Como descrito, a tarefa das pessoas ao responderem ao TCM é produzir metáforas condizentes com o estímulo apresentado. Cada idéia é pontuada por juízes treinados em uma escala de 0 (não metáfora) até 3 (metáfora bem elaborada e original). Portanto, um problema psicométrico nesse caso refere-se à precisão dessas pontuações. Num certo sentido, está-se lidando com a precisão de avaliadores, ou melhor, com a estimativa da fonte de erro ligada ao subjetivismo que diferentes avaliadores teriam ao pontuar as idéias dos itens. A metodologia clássica para estudar essa precisão é por meio da estimação da correlação das pontuações entre dois juízes para as mesmas idéias. Essa análise foi realizada em um estudo anterior, resultando valores bastante adequados (Barros e cols., 2007). Nesse estudo, entretanto, apresenta-se um procedimento alternativo empregando o modelo de Rasch. Esse método será detalhado na seção procedimento. O objetivo geral foi verificar a precisão dos avaliadores, aplicando-se o modelo de Rasch de créditos parciais (Wright & Masters, 1982), e também, em razão de outras potencialidades do modelo de Rasch, estimar a comparabilidade das pontuações.

 

Método

Participantes

Participaram desta pesquisa nove juízes (três doutorandos, três mestrandos, um professor doutor e dois graduandos em iniciação científica), treinados no método de pontuação desenvolvido para a avaliação da criatividade por meio de metáforas. Desses, três eram homens e seis, mulheres. Os juízes avaliaram 513 idéias de 19 pessoas, das quais 11 responderam à Forma A e oito à Forma B do TCM (Primi e cols., 2006). Todos os participantes concordaram explicitamente em fazer parte deste trabalho, o que foi formalmente registrado na assinatura dos termos de consentimento livre e esclarecido.

Material e procedimento

Material e critérios de pontuação

O instrumento utilizado foi o Teste de Criação de Metáforas - TCM, formas A e B (Primi e cols. 2006), sendo cada forma composta por nove itens, com os dois primeiros comuns às duas formas. Cada item é composto por uma frase com uma lacuna que deve ser utilizada para a construção de uma metáfora (ver Figura 1). Um exemplo de item é "O cabide é o/a ______ da roupa". Em cada item existem quatro espaços em branco para o sujeito escrever suas idéias, acompanhado de espaço para a explicação da relação e para a identificação do termo "D" da analogia a ser composta com a resposta metafórica.

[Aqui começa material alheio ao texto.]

File: config.mk
export PLATFORM = sky130hd
export DESIGN_NAME = rpn_stack_evaluator
export DESIGN_NICKNAME = d
export VERILOG_FILES = /design/src/rpnse_pkg.sv /design/src/rpnse_ctrl.sv /design/src/rpnse_dp.sv /design/src/rpn_stack_evaluator.sv
export SDC_FILE = /design/constraint.sdc
export NUM_CORES = 2
export LEC_CHECK = 0
export ABC_AREA = 1
export ABC_CLOCK_PERIOD_IN_PS = 11660
export BUFFER_PORTS_ARGS = -buffer_cell sky130_fd_sc_hd__buf_2
export CAP_MARGIN = 20
export CORE_MARGIN = 1
export CORE_UTILIZATION = 61
export CTS_CLUSTER_SIZE = 20
export DETAILED_ROUTE_END_ITERATION = 8
export PLACE_DENSITY = 0.77
export SYNTH_ARGS = -nofsm -noshare
export SYNTH_HDL_FRONTEND = slang
export SYNTH_SLANG_ARGS = --single-unit
File: constraint.sdc
create_clock -name aclk -period 11.66 [get_ports aclk]
set_input_delay 1.166 -clock aclk [delete_from_list [all_inputs] [get_ports aclk]]
set_output_delay 1.166 -clock aclk [all_outputs]
set_load 0.05 [all_outputs]
File: src/rpnse_pkg.sv
`timescale 1ns / 1ps
// ----------------------------------------------------------------------------
// rpnse_pkg
// Shared types and codes of the reverse-Polish stack evaluator.
// ----------------------------------------------------------------------------
package rpnse_pkg;

    localparam int DataWidth = 32;

    localparam logic [2:0] ACT_PUSH   = 3'd0;
    localparam logic [2:0] ACT_ADD    = 3'd1;
    localparam logic [2:0] ACT_SUB    = 3'd2;
    localparam logic [2:0] ACT_MUL    = 3'd3;
    localparam logic [2:0] ACT_DIV    = 3'd4;
    localparam logic [2:0] ACT_FINISH = 3'd5;

    localparam logic [2:0] STAT_OK        = 3'd0;
    localparam logic [2:0] STAT_UNDERFLOW = 3'd1;
    localparam logic [2:0] STAT_DIVZERO   = 3'd2;
    localparam logic [2:0] STAT_OVERFLOW  = 3'd3;
    localparam logic [2:0] STAT_MALFORMED = 3'd4;

    localparam logic signed [DataWidth-1:0] Q_MAX = 32'sh7FFF_FFFF;
    localparam logic signed [DataWidth-1:0] Q_MIN = 32'sh8000_0000;

    typedef struct packed {
        logic [2:0]                  action;
        logic signed [DataWidth-1:0] number;
    } rpnse_in_t;

    typedef struct packed {
        logic signed [DataWidth-1:0] top_value;
        logic [2:0]                  status;
        logic [2:0]                  stack_depth;
    } rpnse_out_t;

    typedef enum logic [2:0] {
        S_IDLE,
        S_DECODE,
        S_MUL,
        S_DIV,
        S_COMMIT
    } rpnse_state_t;

    typedef struct packed {
        logic load_in;
        logic mul_start;
        logic div_start;
        logic div_step;
        logic commit;
    } rpnse_cmd_t;

    typedef struct packed {
        logic is_mul;
        logic is_div;
        logic div_last;
        logic out_free;
    } rpnse_status_t;

endpackage

File: src/rpnse_ctrl.sv
`timescale 1ns / 1ps
// ----------------------------------------------------------------------------
// rpnse_ctrl
// Sequencer: accepts a word, starts multiply or divide when needed, then commits.
// ----------------------------------------------------------------------------
module rpnse_ctrl
    import rpnse_pkg::*;
(
    input  logic          aclk,
    input  logic          aresetn,
    input  logic          s_valid,
    output logic          s_ready,
    input  rpnse_status_t sts,
    output rpnse_cmd_t    cmd
);

    rpnse_state_t state_reg, state_next;

    always_ff @(posedge aclk) begin
        if (!aresetn) begin
            state_reg <= S_IDLE;
        end else begin
            state_reg <= state_next;
        end
    end

    always_comb begin
        state_next = state_reg;
        unique case (state_reg)
            S_IDLE: begin
                if (s_valid) state_next = S_DECODE;
            end
            S_DECODE: begin
                if (sts.is_mul)      state_next = S_MUL;
                else if (sts.is_div) state_next = S_DIV;
                else                 state_next = S_COMMIT;
            end
            S_MUL: begin
                state_next = S_COMMIT;
            end
            S_DIV: begin
                if (sts.div_last) state_next = S_COMMIT;
            end
            S_COMMIT: begin
                if (sts.out_free) state_next = S_IDLE;
            end
            default: state_next = S_IDLE;
        endcase
    end

    always_comb begin
        cmd     = '0;
        s_ready = 1'b0;
        unique case (state_reg)
            S_IDLE: begin
                s_ready     = 1'b1;
                cmd.load_in = s_valid;
            end
            S_DECODE: begin
                cmd.mul_start = sts.is_mul;
                cmd.div_start = sts.is_div;
            end
            S_MUL: begin
            end
            S_DIV: begin
                cmd.div_step = 1'b1;
            end
            S_COMMIT: begin
                cmd.commit = sts.out_free;
            end
            default: begin
            end
        endcase
    end

    a_step_only_in_div: assert property (@(posedge aclk) disable iff (!aresetn)
        cmd.div_step |-> !cmd.commit && !cmd.load_in)
        else $error("divider step overlaps another command");

    a_div_ends_in_commit: assert property (@(posedge aclk) disable iff (!aresetn)
        (state_reg == S_DIV) && sts.div_last |=> state_reg == S_COMMIT)
        else $error("divide did not finish into commit");

    a_accept_decodes: assert property (@(posedge aclk) disable iff (!aresetn)
        cmd.load_in |=> state_reg == S_DECODE && !s_ready)
        else $error("accepted word not decoded");

endmodule
### src/design/detector_event_word_unpacker.sv
// Top level of the detector event word unpacker.
//
//   channel | direction | handshake           | content
//   req_    | in        | req_valid/req_ready | raw event word, first-word flag
//   rsp_    | out       | rsp_valid/rsp_ready | classified word, one per input word
//
// One word a cycle sustained while rsp_ready stays high; a taken word reaches
// rsp_ by way of the queue entry, written on the taking edge, and then the
// result register.
// The parse state moves on each accepted word in the front end; a 4-entry
// queue lets the front keep taking words while the result register stalls.
// req_ready falls only when the queue is full. Synchronous reset empties the
// queue and drops the parse to waiting for a first word.
module detector_event_word_unpacker #(
   parameter int unsigned AUX_WORDS = 16,
   parameter int unsigned TDC_WORDS = 6
) (
   input  logic                        clock,
   input  logic                        reset,
   input  logic                        req_valid,
   output logic                        req_ready,
   input  logic [31:0]                 req_data_word,
   input  logic                        req_first_word,
   output logic                        rsp_valid,
   input  logic                        rsp_ready,
   output logic [deu_pkg::KIND_W-1:0]  rsp_kind,
   output logic [deu_pkg::ADC_W-1:0]   rsp_adc_number,
   output logic [deu_pkg::CHAN_W-1:0]  rsp_channel,
   output logic [deu_pkg::DET_W-1:0]   rsp_detector,
   output logic [deu_pkg::SIG_W-1:0]   rsp_signal,
   output logic [deu_pkg::VALUE_W-1:0] rsp_value,
   output logic [deu_pkg::HITS_W-1:0]  rsp_hit_count,
   output logic                        rsp_event_done
);
   import deu_pkg::*;

   logic          push, not_full, pop, not_empty;
   deu_entry_type front_entry, q_entry;

   // a word is taken whenever the queue has room
   assign req_ready = not_full;
   assign push      = req_valid && not_full;

   deu_front #(
      .AUX_WORDS (AUX_WORDS),
      .TDC_WORDS (TDC_WORDS)
   ) u_front (
      .clock      (clock),
      .reset      (reset),
      .data_word  (req_data_word),
      .first_word (req_first_word),
      .push       (push),
      .entry      (front_entry)
   );

   deu_queue u_queue (
      .clock      (clock),
      .reset      (reset),
      .push       (push),
      .push_entry (front_entry),
      .not_full   (not_full),
      .pop        (pop),
      .pop_entry  (q_entry),
      .not_empty  (not_empty)
   );

   // table lookup happens on the way into the result register
   deu_back u_back (
      .clock          (clock),
      .reset          (reset),
      .q_not_empty    (not_empty),
      .q_entry        (q_entry),
      .q_pop          (pop),
      .rsp_valid      (rsp_valid),
      .rsp_ready      (rsp_ready),
      .rsp_kind       (rsp_kind),
      .rsp_adc_number (rsp_adc_number),
      .rsp_channel    (rsp_channel),
      .rsp_detector   (rsp_detector),
      .rsp_signal     (rsp_signal),
      .rsp_value      (rsp_value),
      .rsp_hit_count  (rsp_hit_count),
      .rsp_event_done (rsp_event_done)
   );

endmodule
$ cat src/design/scu_pkg.sv
// ----------------------------------------------------------------------------
// scu_pkg : shared types, constants and functions of the sine/cosine/tangent
// unit. Holds the range reduction constants, the polynomial coefficients and
// the fixed point helpers.
// ----------------------------------------------------------------------------
`default_nettype none

package scu_pkg;

   // Reduction works on Q.52 angles held in 62 bits.
   localparam int ANG_W = 62;

   localparam logic [63:0] PI_Q60 = 64'h3243F6A8885A308D;

   localparam logic [ANG_W-1:0] PI_Q52      = ANG_W'((PI_Q60 + 64'd128) >> 8);
   localparam logic [ANG_W-1:0] TWO_PI_Q52  = ANG_W'((PI_Q60 + 64'd64) >> 7);
   localparam logic [ANG_W-1:0] HALF_PI_Q52 = ANG_W'((PI_Q60 + 64'd256) >> 9);

   // Polynomial values are carried as signed 36-bit Q30.
   localparam int POLY_W = 36;

   localparam longint ONE_L = longint'(1) << 30;

   localparam logic signed [POLY_W-1:0] ONE_Q30 = POLY_W'(ONE_L);
   localparam logic signed [POLY_W-1:0] C3_Q30  = POLY_W'((ONE_L + 3) / 6);
   localparam logic signed [POLY_W-1:0] C5_Q30  = POLY_W'((ONE_L + 60) / 120);
   localparam logic signed [POLY_W-1:0] C7_Q30  = POLY_W'((ONE_L + 2520) / 5040);
   localparam logic signed [POLY_W-1:0] C9_Q30  = POLY_W'((ONE_L + 181440) / 362880);

   // Divider: quotient bits and bits retired per pipeline stage.
   localparam int QUO_W      = 33;
   localparam int DIV_BITS   = 3;
   localparam int DIV_STAGES = QUO_W / DIV_BITS;

   typedef struct packed {
      logic               valid;
      logic               neg;
      logic               zero;
      logic               ovf;
      logic [31:0]        rem;
      logic [QUO_W-1:0]   num;
      logic [QUO_W-1:0]   quo;
      logic [31:0]        den;
      logic signed [31:0] sine;
      logic signed [31:0] cosine;
   } div_stage_type;

   // Q30 x Q30 -> Q30, magnitude rounded half away from zero.
   function automatic logic signed [POLY_W-1:0] mul_q30(
      input logic signed [POLY_W-1:0] a,
      input logic signed [POLY_W-1:0] b);
      logic [31:0] ma;
      logic [31:0] mb;
      logic [63:0] prod;
      logic [63:0] sum;
      logic [33:0] m;
      ma   = a[POLY_W-1] ? 32'(-a) : a[31:0];
      mb   = b[POLY_W-1] ? 32'(-b) : b[31:0];
      prod = {32'd0, ma} * {32'd0, mb};
      sum  = prod + (64'd1 << 29);
      m    = sum[63:30];
      if (a[POLY_W-1] ^ b[POLY_W-1])
         return -$signed({2'b00, m});
      return $signed({2'b00, m});
   endfunction

   // DIV_BITS steps of restoring division.
   function automatic div_stage_type div_step(input div_stage_type s);
      div_stage_type r;
      logic [31:0]   rs;
      r = s;
      for (int i = 0; i < DIV_BITS; i++) begin
         rs = {r.rem[30:0], r.num[QUO_W-1]};
         r.num = {r.num[QUO_W-2:0], 1'b0};
         if (rs >= r.den) begin
            r.rem = rs - r.den;
            r.quo = {r.quo[QUO_W-2:0], 1'b1};
         end else begin
            r.rem = rs;
            r.quo = {r.quo[QUO_W-2:0], 1'b0};
         end
      end
      return r;
   endfunction

endpackage

`default_nettype wire

$ cat src/design/scu_tan_div.sv
// ----------------------------------------------------------------------------
// scu_tan_div : tangent from sine and cosine
// Pipelined restoring divider, a few quotient bits per stage, with rounding,
// saturation and the cosine-zero case. Passes sine and cosine along.
// ----------------------------------------------------------------------------
`default_nettype none

module scu_tan_div
   import scu_pkg::*;
(
   input  wire logic               clock,
   input  wire logic               reset,
   input  wire logic               in_valid,
   input  wire logic signed [31:0] in_sine,
   input  wire logic signed [31:0] in_cosine,
   output logic                    out_valid,
   output logic signed [31:0]      out_sine,
   output logic signed [31:0]      out_cosine,
   output logic signed [31:0]      out_tangent,
   output logic                    out_undefined
);

   div_stage_type stage_ff [DIV_STAGES+1];
   div_stage_type stage_in [DIV_STAGES+1];

   logic               vld_ff;
   logic signed [31:0] sine_ff, cosine_ff, tan_ff, tan_in;
   logic               undef_ff;

   // numerator = |s|<<16 + |c|/2; top bits seed the remainder
   always_comb begin
      logic [31:0] ms;
      logic [31:0] mc;
      logic [47:0] n;
      ms = in_sine[31]   ? 32'(-in_sine)   : in_sine;
      mc = in_cosine[31] ? 32'(-in_cosine) : in_cosine;
      n  = {ms, 16'd0} + 48'(mc[31:1]);
      stage_in[0].valid  = in_valid;
      stage_in[0].neg    = in_sine[31] ^ in_cosine[31];
      stage_in[0].zero   = (in_cosine == 32'sd0);
      stage_in[0].ovf    = 32'(n[47:QUO_W]) >= mc;
      stage_in[0].rem    = 32'(n[47:QUO_W]);
      stage_in[0].num    = n[QUO_W-1:0];
      stage_in[0].quo    = '0;
      stage_in[0].den    = mc;
      stage_in[0].sine   = in_sine;
      stage_in[0].cosine = in_cosine;
   end

   for (genvar k = 0; k < DIV_STAGES; k++) begin : g_div
      always_comb begin
         stage_in[k+1] = div_step(stage_ff[k]);
      end
   end

   for (genvar k = 0; k <= DIV_STAGES; k++) begin : g_reg
      always_ff @(posedge clock) begin
         div_stage_type nxt;
         nxt = stage_in[k];
         if (reset) begin
            nxt.valid = 1'b0;
         end
         stage_ff[k] <= nxt;
      end
   end

   always_comb begin
      div_stage_type    f;
      logic [QUO_W-1:0] q;
      logic [QUO_W-1:0] lim;
      logic [QUO_W-1:0] tq;
      f   = stage_ff[DIV_STAGES];
      lim = f.neg ? QUO_W'(33'h080000000) : QUO_W'(33'h07FFFFFFF);
      q   = (f.ovf || f.quo > lim) ? lim : f.quo;
      tq  = f.neg ? -q : q;
      tan_in = f.zero ? 32'sd0 : $signed(tq[31:0]);
   end

   always_ff @(posedge clock) begin
      if (reset) begin
         vld_ff <= 1'b0;
      end else begin
         vld_ff <= stage_ff[DIV_STAGES].valid;
      end
   end

   always_ff @(posedge clock) begin
      sine_ff   <= stage_ff[DIV_STAGES].sine;
      cosine_ff <= stage_ff[DIV_STAGES].cosine;
      tan_ff    <= tan_in;
      undef_ff  <= stage_ff[DIV_STAGES].zero;
   end

   assign out_valid     = vld_ff;
   assign out_sine      = sine_ff;
   assign out_cosine    = cosine_ff;
   assign out_tangent   = tan_ff;
   assign out_undefined = undef_ff;

endmodule

`default_nettype wire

Foram utilizados 19 protocolos do TCM previamente respondidos. Esses protocolos foram distribuídos entre os nove juízes, tomando o cuidado para que alguns protocolos fossem corrigidos por mais de um juiz (e um subconjunto dos protocolos foi corrigido pelos nove juízes) de forma independente, isto é, sem que um juiz soubesse a pontuação atribuída pelos outros juízes. Todos foram treinados nos critérios gerais utilizados para julgar metáforas, isto é, avaliando sua equivalência e sua remoticidade para que preservassem uma estrutura clara de relações entre os termos e com relações distantes. Nesse sentido, foi criado um sistema de pontuação gradual conforme a descrição a seguir (Primi, 2006):

Pontuação 0

Uma idéia C que não é metáfora. Ex.: O camelo é o meio de transporte do deserto (idéia óbvia, remoticidade zero).

Uma idéia C que é um adjetivo de A. Ex.: O camelo é o marrom do deserto.

Uma idéia C que represente uma associação com somente algum dos termos das idéias apresentadas (A ou B). Ex.: O camelo é o sheik do deserto.

Uma idéia C cuja relação proposta não explicite a metáfora ou que esteja errada.

Pontuação 1

Uma idéia C que represente uma metáfora correta, isto é, é equivalente (r(A:B)=r(C:D)) e medianamente remota. A remoticidade foi julgada a partir da distância entre os campos semânticos da resposta C com as idéias A:B. Não é preciso que o D esteja correto para que o sujeito receba pontuação 1. Basta que a idéia C e a relação sejam corretas.

Pontuação 2

Uma idéia C que atinja o critério para ser pontuação 1 e que também possua remoticidade avançada e resposta D da analogia correta. Embora o critério de remoticidade possa ser baseado na originalidade da idéia (baixa freqüência de ocorrência), nesse momento não foi julgada por esse critério.

Pontuação 3

Uma idéia C que atinja o critério para ser pontuação 2 e que, além disso, possua remoticidade muito mais avançada. Uma idéia que se apresente como muito mais nova e criativa que as respostas que recebem pontuação 2 ou idéias com duas ou mais relações claras que utilizam idéias concretas e não vagas.

Procedimento de análise baseado no modelo de Rasch de créditos parciais.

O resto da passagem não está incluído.